Y-CHANNEL MICROMIXER EFFICIENCY EVALUATION USING LIF CONFOCAL MICROSCOPE

Abstract

Owing to the extremely small device and velocity scale, mixing in microchannel proceeds very slowly by way of molecular diffusion transport. Thus mixing enhancement becomes a central issue in microfluidics for biomedical and chemical applications. In this work, we perform the approximate optimizations to maximize the mixing efficiency of the Ychannel micromixer. We first consider flow analysis to investigate the effect of obstacle layout and radius on the mixing efficiency using an unstructured grid N-S method including concentration transport phenomena solver. From the simulations, it is shown that the asymmetric layout and radius enlargement of obstacles greatly improves mixing efficiency. Then, optimum design practices are performed using neural network and Sequential Quadratic Programming (SQP) method. In efficient micromixer design, it is essential to evaluate mixing efficiency with good precision.
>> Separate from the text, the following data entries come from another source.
==> src/rtl/hpe_mul_stage.sv <==
`timescale 1ns / 1ps
// First half of a Horner step: registered full product acc * x.
// Depends on hpe_pkg.
module hpe_mul_stage (
    input  logic                 i_clk,
    input  logic                 i_rst_n,
    input  hpe_pkg::t_acc_stage  i_in,
    output logic                 o_in_ready,
    output hpe_pkg::t_prod_stage o_out,
    input  logic                 i_out_ready
);
    import hpe_pkg::*;

    logic                     r_valid;
    logic signed [PROD_W-1:0] r_prod;
    logic signed [DATA_W-1:0] r_x;
    logic                     r_ovf;
    logic signed [PROD_W-1:0] n_prod;

    // stage moves when empty or when downstream takes its item
    assign o_in_ready = !r_valid || i_out_ready;
    assign n_prod     = $signed(i_in.acc) * $signed(i_in.x);

    always_ff @(posedge i_clk) begin
        if (!i_rst_n) begin
            r_valid <= 1'b0;
        end else if (o_in_ready) begin
            r_valid <= i_in.valid;
        end
    end

    always_ff @(posedge i_clk) begin
        if (o_in_ready && i_in.valid) begin
            r_prod <= n_prod;
            r_x    <= i_in.x;
            r_ovf  <= i_in.ovf;
        end
    end

    always_comb begin
        o_out.valid = r_valid;
        o_out.prod  = r_prod;
        o_out.x     = r_x;
        o_out.ovf   = r_ovf;
    end

endmodule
Mixing efficiency for Y-channel micromixer is measured by fluorescence intensity using LIF(Laser Induced Fluorescence) Confocal Microscope. The Ychannel micromixers are fabricated with polydimethylsiloxane (PDMS). Nile Blue A is injected into the micromixer as a fluorescence dye for measuring of fluorescence intensity by He/Ne laser. Throughout the experiments and computer simulation, accurate mixing efficiency evaluation process for a PDMS Y-channel micromixer is established. Keywords: Micromixer, Mixing efficiency, Concentration transport, Optimum design.